The stars analyzed in this work are late-type stars, in which the H+K excitation is expected to be less important than in giant stars. In the last panel of Fig. 4 we tested the differences in a giant star. In this case the lines using the standard and the (c) atoms are indistinguishable. This happens because in this metal-poor giant star there are not as many free electrons and the contribution of this process becomes less important. Although less important, the effect of the vanReg62 e+K collision rates, which are mostly higher than the other methods employed, can be observed as it increases the depth of the line core. Nevertheless, as the importance of the e+K collisions decreases, we observe that the importance of the H+K excitation increases: compared to the standard atom (a), there is an abundance difference of δ ≈ 0.03 dex after reducing theefficiency of the H+K collisions (g). This can be contrasted with the late-type metal-poor star HD 84937 (third panel of Fig. 4), where no appreciable difference is observed.

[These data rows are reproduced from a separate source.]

**config.mk**
```make
export PLATFORM = sky130hd
export DESIGN_NAME = bcd_game_timer_flat
export DESIGN_NICKNAME = d
export VERILOG_FILES = /design/src/rtl/bcd_game_timer_if.sv /design/src/rtl/bcd_game_timer.sv /design/src/flat_wrapper.sv
export SDC_FILE = /design/constraint.sdc
export NUM_CORES = 1
export LEC_CHECK = 0
export ABC_AREA = 1
export CORE_MARGIN = 1.5
export CORE_UTILIZATION = 30
export DETAILED_ROUTE_END_ITERATION = 16
export PLACE_DENSITY = 0.58
export SLEW_MARGIN = 15
export SYNTH_ARGS = -nofsm -noshare
export SYNTH_HDL_FRONTEND = slang
export SYNTH_SLANG_ARGS = --single-unit
export TNS_END_PERCENT = 1
```
**constraint.sdc**
```tcl
create_clock -name CLOCK_50 -period 1.65 [get_ports CLOCK_50]
set_input_delay 0.165 -clock CLOCK_50 [delete_from_list [all_inputs] [get_ports CLOCK_50]]
set_output_delay 0.165 -clock CLOCK_50 [all_outputs]
set_load 0.01 [all_outputs]
```
**src/rtl/bcd_game_timer_if.sv**
```systemverilog
// Control/status bundle for the BCD game timer.
// master: game logic driving controls; slave: the timer itself.
interface bcd_game_timer_if #(
    parameter int DIGITS = 2
);
    logic                start;
    logic                pause;
    logic                clear;
    logic                load;
    logic                down;
    logic [4*DIGITS-1:0] load_value;
    logic [4*DIGITS-1:0] count;
    logic                tick;
    logic                expired;
    logic                running;

    modport master (
        output start, pause, clear, load, down, load_value,
        input  count, tick, expired, running
    );

    modport slave (
        input  start, pause, clear, load, down, load_value,
        output count, tick, expired, running
    );
endinterface

```
**src/rtl/bcd_game_timer.sv**
```systemverilog
// Seconds timer with internal prescaler and DIGITS cascaded BCD digits.
// Ports: CLOCK_50, reset (sync, active-high), bus (slave modport):
//   start/pause/clear/load/down/load_value in; count/tick/expired/running out.
module bcd_game_timer #(
    parameter int CLK_HZ = 50_000_000,
    parameter int DIGITS = 2,
    parameter int LIMIT  = 60,
    parameter bit WRAP   = 1'b0
) (
    input logic             CLOCK_50,
    input logic             reset,
    bcd_game_timer_if.slave bus
);
    localparam int W  = 4 * DIGITS;
    localparam int PW = (CLK_HZ > 1) ? $clog2(CLK_HZ) : 1;
    localparam logic [PW-1:0] PSC_END = PW'(CLK_HZ - 1);

    typedef enum logic [1:0] {
        IDLE,
        RUN,
        PAUSED,
        EXPIRED
    } state_t;

    function automatic logic [W-1:0] to_bcd(input int value);
        logic [W-1:0] r;
        int v;
        r = '0;
        v = value;
        for (int i = 0; i < DIGITS; i++) begin
            r[4*i +: 4] = 4'(v % 10);
            v = v / 10;
        end
        return r;
    endfunction

    localparam logic [W-1:0] LIMIT_BCD = to_bcd(LIMIT);

    function automatic logic [W-1:0] bcd_inc(input logic [W-1:0] v);
        logic [W-1:0] r;
        logic carry;
        r = v;
        carry = 1'b1;
        for (int i = 0; i < DIGITS; i++) begin
            if (carry) begin
                if (v[4*i +: 4] >= 4'd9) begin
                    r[4*i +: 4] = 4'd0;
                end else begin
                    r[4*i +: 4] = v[4*i +: 4] + 4'd1;
                    carry = 1'b0;
                end
            end
        end
        return r;
    endfunction

    function automatic logic [W-1:0] bcd_dec(input logic [W-1:0] v);
        logic [W-1:0] r;
        logic borrow;
        r = v;
        borrow = 1'b1;
        for (int i = 0; i < DIGITS; i++) begin
            if (borrow) begin
                if (v[4*i +: 4] == 4'd0) begin
                    r[4*i +: 4] = 4'd9;
                end else begin
                    r[4*i +: 4] = v[4*i +: 4] - 4'd1;
                    borrow = 1'b0;
                end
            end
        end
        return r;
    endfunction

    // Out-of-range preset digits are forced to 9 so count stays valid BCD.
    function automatic logic [W-1:0] bcd_clamp(input logic [W-1:0] v);
        logic [W-1:0] r;
        r = v;
        for (int i = 0; i < DIGITS; i++) begin
            if (v[4*i +: 4] > 4'd9) r[4*i +: 4] = 4'd9;
        end
        return r;
    endfunction

    state_t        state, state_next;
    logic [W-1:0]  cnt, cnt_next, stepped;
    logic [PW-1:0] psc, psc_next;
    logic          mode_down, mode_down_next;
    logic          tick_q, tick_next;
    logic          expired_q, expired_next;
    logic          running_q;

    assign stepped = mode_down ? bcd_dec(cnt) : bcd_inc(cnt);

    always_comb begin
        state_next     = state;
        cnt_next       = cnt;
        psc_next       = psc;
        mode_down_next = mode_down;
        tick_next      = 1'b0;
        expired_next   = (state == EXPIRED);

        if (bus.clear) begin
            state_next   = IDLE;
            cnt_next     = '0;
            psc_next     = '0;
            expired_next = 1'b0;
        end else if (bus.load && state != RUN) begin
            state_next   = IDLE;
            cnt_next     = bcd_clamp(bus.load_value);
            psc_next     = '0;
            expired_next = 1'b0;
        end else begin
            unique case (state)
                IDLE: begin
                    if (bus.start) begin
                        mode_down_next = bus.down;
                        psc_next       = '0;
                        if (bus.down && cnt == '0) begin
                            state_next   = EXPIRED;
                            expired_next = 1'b1;
                        end else begin
                            state_next = RUN;
                        end
                    end
                end
                PAUSED: begin
                    if (bus.start) state_next = RUN;
                end
                RUN: begin
                    if (bus.pause) state_next = PAUSED;
                    if (psc == PSC_END) begin
                        psc_next  = '0;
                        tick_next = 1'b1;
                        cnt_next  = stepped;
                        if (mode_down) begin
                            if (stepped == '0) begin
                                state_next   = EXPIRED;
                                expired_next = 1'b1;
                            end
                        end else if (stepped == LIMIT_BCD) begin
                            // Expiry overrides a same-cycle pause.
                            expired_next = 1'b1;
                            if (WRAP) cnt_next = '0;
                            else state_next = EXPIRED;
                        end
                    end else begin
                        psc_next = psc + PW'(1);
                    end
                end
                EXPIRED: ;
            endcase
        end
    end

    always_ff @(posedge CLOCK_50) begin
        if (reset) begin
            state     <= IDLE;
            cnt       <= '0;
            psc       <= '0;
            mode_down <= 1'b0;
            tick_q    <= 1'b0;
            expired_q <= 1'b0;
            running_q <= 1'b0;
        end else begin
            state     <= state_next;
            cnt       <= cnt_next;
            psc       <= psc_next;
            mode_down <= mode_down_next;
            tick_q    <= tick_next;
            expired_q <= expired_next;
            running_q <= (state_next == RUN);
        end
    end

    assign bus.count   = cnt;
    assign bus.tick    = tick_q;
    assign bus.expired = expired_q;
    assign bus.running = running_q;
endmodule

```
**src/flat_wrapper.sv**
```systemverilog
// flat-port wrapper written by rule: the top's interface ports become plain ports
module bcd_game_timer_flat 
#(
    parameter int CLK_HZ = 50_000_000,
    parameter int DIGITS = 2,
    parameter int LIMIT  = 60,
    parameter bit WRAP   = 1'b0
)
  (CLOCK_50, reset, bus_start, bus_pause, bus_clear, bus_load, bus_down, bus_load_value, bus_count, bus_tick, bus_expired, bus_running);
  bcd_game_timer_if #(.DIGITS(DIGITS)) bus_i ();
  input logic CLOCK_50;
  input logic reset;
  input wire logic [$bits(bus_i.start)-1:0] bus_start;
  input wire logic [$bits(bus_i.pause)-1:0] bus_pause;
  input wire logic [$bits(bus_i.clear)-1:0] bus_clear;
  input wire logic [$bits(bus_i.load)-1:0] bus_load;
  input wire logic [$bits(bus_i.down)-1:0] bus_down;
  input wire logic [$bits(bus_i.load_value)-1:0] bus_load_value;
  output wire logic [$bits(bus_i.count)-1:0] bus_count;
  output wire logic [$bits(bus_i.tick)-1:0] bus_tick;
  output wire logic [$bits(bus_i.expired)-1:0] bus_expired;
  output wire logic [$bits(bus_i.running)-1:0] bus_running;
  assign bus_i.start = bus_start;
  assign bus_i.pause = bus_pause;
  assign bus_i.clear = bus_clear;
  assign bus_i.load = bus_load;
  assign bus_i.down = bus_down;
  assign bus_i.load_value = bus_load_value;
  assign bus_count = bus_i.count;
  assign bus_tick = bus_i.tick;
  assign bus_expired = bus_i.expired;
  assign bus_running = bus_i.running;
  bcd_game_timer #(.CLK_HZ(CLK_HZ), .DIGITS(DIGITS), .LIMIT(LIMIT), .WRAP(WRAP)) u_core (.CLOCK_50(CLOCK_50), .reset(reset), .bus(bus_i));
endmodule
```
==> Flow_metrics.wiki <==
{| class="wikitable"
! Metric !! Value
|-
| Peak fanout along the critical path || 4
|-
| Synth warnings || 0
|-
| Capturing element type of the critical path || flip-flop
|-
| Routed length per placed instance || 13.0 um
|-
| Via density || 4.84
|-
| Synth Register Bits || 40
|-
| Cell type with the largest total area after synthesis || sky130_fd_sc_hd__dfxtp_1
|-
| Register area share after synthesis || 27.9%
|-
| EDFF count, synth || 0
|-
| Data required time of the critical path || 1900 ps
|-
| Synthesized net count || 459
|-
| Antenna-violating nets left || 0
|-
| Family of cells with the greatest summed delay on the critical path || simple AND/OR/NAND/NOR gates
|-
| Maximum vdd drop || 0.300 mV
|-
| Antenna Cells || 0
|-
| Transition time of the tightest slew-check pin || 493 ps
|-
| CTS clk-pin slew, worst paths || 90 ps
|-
| Peak per-stage delay on the critical path || 350 ps
|-
| Count of mapped cells out of synthesis || 437
|-
| Floorplan core area || 0.00924 mm^2
|-
| Nets@finish || 552
|-
| Post-route fraction of the period consumed by the critical path || 103%
|-
| Top achievable clock speed || 589 MHz
|-
| Number of hold violations in the final report || 0
|-
| Final Critical Period || 1700 ps
|-
| Cell Chain, Critical Path || inv_2 > ha_4 > buf_4 > o211ai_1 > nand2_1 > nor2_2 > nand3_2 > nor2_4 > nand3_4 > nand2_2 > nand2_2 > nor2_2
|-
| PortBufs || 25
|-
| Initial Utilization || 31.1%
|-
| Max-slew violation count || 0
|-
| Full die area || 0.0102 mm^2
|-
| Drc violations || 0
|-
| Number of buffers on the longest clock path || 2
|-
| First-pass GRT wire length || 14.2 mm
|-
| CTS tree || yes
|-
| Slack of the worst reg-to-reg path || -50 ps
|-
| Max-cap violation count || 0
|-
| Total buffers and inverters traversed by the critical path || 2
|-
| Maximum number of pins on one net before global-route repair || 16
|-
| Clock root cell || sky130_fd_sc_hd__clkbuf_8
|-
| Share of cells above drive strength 1 || 35.8%
|-
| Number of global-route vias before repair || 3055
|-
| Status || finished with violations
|-
| Worst min-delay path class || primary input to flip-flop
|-
| Antenna violations before repair || 0
|-
| Overall power || 2.34 mW
|-
| Num CTS Buffers || 5
|-
| Hold_ws || 483 ps
|-
| Overall routing resource usage || 17.5%
|-
| Startpoint class of the critical path || flip-flop
|-
| Setup WS post-layout || -46.9 ps
|-
| Final sum of negative setup slack || -132 ps
|-
| Final global-route overflow total || 0
|-
| Setup Skew || 9.59 ps
|-
| Crit path max-delay cell type || sky130_fd_sc_hd__dfxtp_2
|-
| Mean area per synthesized cell || 6.57 um^2
|-
| Fraction of registers with async set/reset || 0%
|-
| Total detailed-routing wirelength || 8.60 mm
|-
| # clock sinks || 40
|-
| Critical path class || flip-flop to flip-flop
|-
| Count of different cell masters after synthesis || 46
|-
| Worst slack at placement || -135 ps
|-
| Unrepaired setup endpoints after global routing || true
|-
| Most used standard cells in the synthesized netlist || sky130_fd_sc_hd__nand2_1, sky130_fd_sc_hd__inv_1, sky130_fd_sc_hd__dfxtp_1, sky130_fd_sc_hd__nor2_1, sky130_fd_sc_hd__nand3_1
|-
| Pwr dens || 563 mW/mm^2
|-
| Ys flop type || sky130_fd_sc_hd__dfxtp_1
|-
| H-tree levels || 2
|-
| Library cell with the highest instance count after synthesis || sky130_fd_sc_hd__nand2_1
|-
| Area growth from synthesis to layout || 44.7%
|-
| Cell types occupying the most area after synthesis || sky130_fd_sc_hd__dfxtp_1, sky130_fd_sc_hd__nand2_1, sky130_fd_sc_hd__inv_1
|-
| First DRT Iteration DRCs || 154
|-
| Via total after detailed routing || 3193
|-
| Leakage power total || 1.61 nW
|-
| HPWL after detailed placement || 6.37 mm
|-
| Pre-Repair DR Iteration Count || 5
|-
| Count of boundary I/O pins || 26
|-
| Floorplan die height || 101 um
|-
| Final setup violation count || 6
|-
| Synth Cell Area || 0.00287 mm^2
|-
| Share of the synthesized area in the top cell type || 27.9%
|-
| Failing checks || negative setup slack
|-
| Placement row count || 35
|-
| Max transition margin || 67.1%
|-
| Placer Congestion || 0.871
|-
| Clock insertion delay at the later pin of the skew report || 300 ps
|-
| Horiz. Die Dim || 101 um
|-
| Data arrival time of the critical path || 1950 ps
|}
-- power by group --
| group | total, mW | switching (mW) | leakage [nW] | internal, mW |
|---|---|---|---|---|
| registers | 0.993 | 0.0164 | 0.332 | 0.976 |
| clock network | 0.877 | 0.382 | 0.0614 | 0.495 |
| logic | 0.470 | 0.255 | 1.22 | 0.215 |
-- worst reg2reg max path: stages, from the launching register on --
cell                       delay (ps)
sky130_fd_sc_hd__dfxtp_2          350
sky130_fd_sc_hd__inv_2             50
sky130_fd_sc_hd__ha_4             170
sky130_fd_sc_hd__buf_4            150
sky130_fd_sc_hd__o211ai_1         170
sky130_fd_sc_hd__nand2_1          100
sky130_fd_sc_hd__nor2_2           110
sky130_fd_sc_hd__nand3_2          100
sky130_fd_sc_hd__nor2_4           140
sky130_fd_sc_hd__nand3_4          100
sky130_fd_sc_hd__nand2_2           80
sky130_fd_sc_hd__nand2_2           60
sky130_fd_sc_hd__nor2_2            60
-- sequential cells by signal, indices dropped and copies added (netlist names) --
register / cells
u_core.bus.expired: 1
u_core.bus.tick: 1
u_core.psc: 26
u_core.bus.running: 1
u_core.mode_down: 1
u_core.state: 2
u_core.bus.count: 8
-- routing by layer --
| layer | wire, um | vias up | global-route usage [%] |
|---|---|---|---|
| met5 | 0 | - | 0 |
| met4 | 156 | 0 | 4.66 |
| met3 | 399 | 14 | 3.61 |
| met2 | 4060 | 82 | 29.3 |
| met1 | 3980 | 1472 | 22.8 |
| li1 | - | 1625 | - |
-- placed cells by master, fill, tap and decap left out, types with 3 or more instances in the layout --
cell type,count
sky130_fd_sc_hd__nand2_4,4
sky130_fd_sc_hd__inv_2,12
sky130_fd_sc_hd__clkdlybuf4s50_1,25
sky130_fd_sc_hd__a21oi_2,3
sky130_fd_sc_hd__nand4_1,6
sky130_fd_sc_hd__xor2_1,5
sky130_fd_sc_hd__ha_4,3
sky130_fd_sc_hd__nor3b_1,4
sky130_fd_sc_hd__inv_1,44
sky130_fd_sc_hd__clkbuf_8,6
sky130_fd_sc_hd__nand2_1,87
sky130_fd_sc_hd__o22ai_1,3
sky130_fd_sc_hd__dfxtp_2,14
sky130_fd_sc_hd__dfxtp_1,24
sky130_fd_sc_hd__o21ai_0,20
sky130_fd_sc_hd__buf_4,67
sky130_fd_sc_hd__nand2_2,16
sky130_fd_sc_hd__nand3_1,30
sky130_fd_sc_hd__a21oi_1,32
sky130_fd_sc_hd__o21a_1,4
sky130_fd_sc_hd__ha_1,3
sky130_fd_sc_hd__nor2_1,27
sky130_fd_sc_hd__nor3_1,12
sky130_fd_sc_hd__nand3_2,10
sky130_fd_sc_hd__nor2_4,8
sky130_fd_sc_hd__nor2_2,17
sky130_fd_sc_hd__nor3_2,6
-- final timing paths --
kind,start,endpoint,depth (start not counted)
min,reset,u_core.mode_down,2
min reg2reg,u_core.psc[10],u_core.psc[10],2
max,u_core.bus.count[0],u_core.bus.running,12
max reg2reg,u_core.bus.count[0],u_core.bus.running,12
-- cell families (layout without fill, tap and decap cells) --
group,Yosys count,count (layout),synth area share (%)
adders and majority gates,7,7,3.05
xor gates and xnor gates,7,7,2.14
and+or+nand+nor,241,241,42.5
buffers and inverters,66,160,9.19
AOI/OAI and AO/OA,76,76,15.2
DFF,40,40,27.9
-- per-stage QoR --
stage                     utilization (%)  area [um^2]  cells
final                                45.0         4150    660
after global routing                 45.0         4150    660
after global placement               40.5         3740    647
after CTS                            42.9         3960    656
after floorplan                         -         2880    437
after detailed placement             40.5         3740    647
-- timing repair --
action,4_1_cts,5_1_grt
gates resized for setup,25,47
pin swaps,7,19
endpoints found under the setup margin,21,31
hold buffers,0,0
buffers inserted,1,4
-- area by class of cell --
cell class / count / area [um^2]
Inverter: 58 / 223
Fill cell: 940 / 5090
Sequential cell: 40 / 826
Timing Repair Buffer: 94 / 785
Clock buffer: 6 / 82.6
Tap cell: 129 / 161
Clock inverter: 2 / 38.8
Multi-Input combinational cell: 331 / 2040
Note: power is estimated with default switching activity, not from simulation.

In this section, we showed that the use of improved calculations of electron collisions is the most influential factor in the non-LTE line profile of dwarfs. The CCC and BSR calculations give comparable results, but substituting these calculations with the older Park71 and vanReg62 methods considerably changes the strength of the synthetic lines. Improved photoionization cross-section calculations with the DBSR method also had non-negligible differences in the final line depth of the synthetic lines, and are important for accurate abundance determinations through the 7698 Å resonance line.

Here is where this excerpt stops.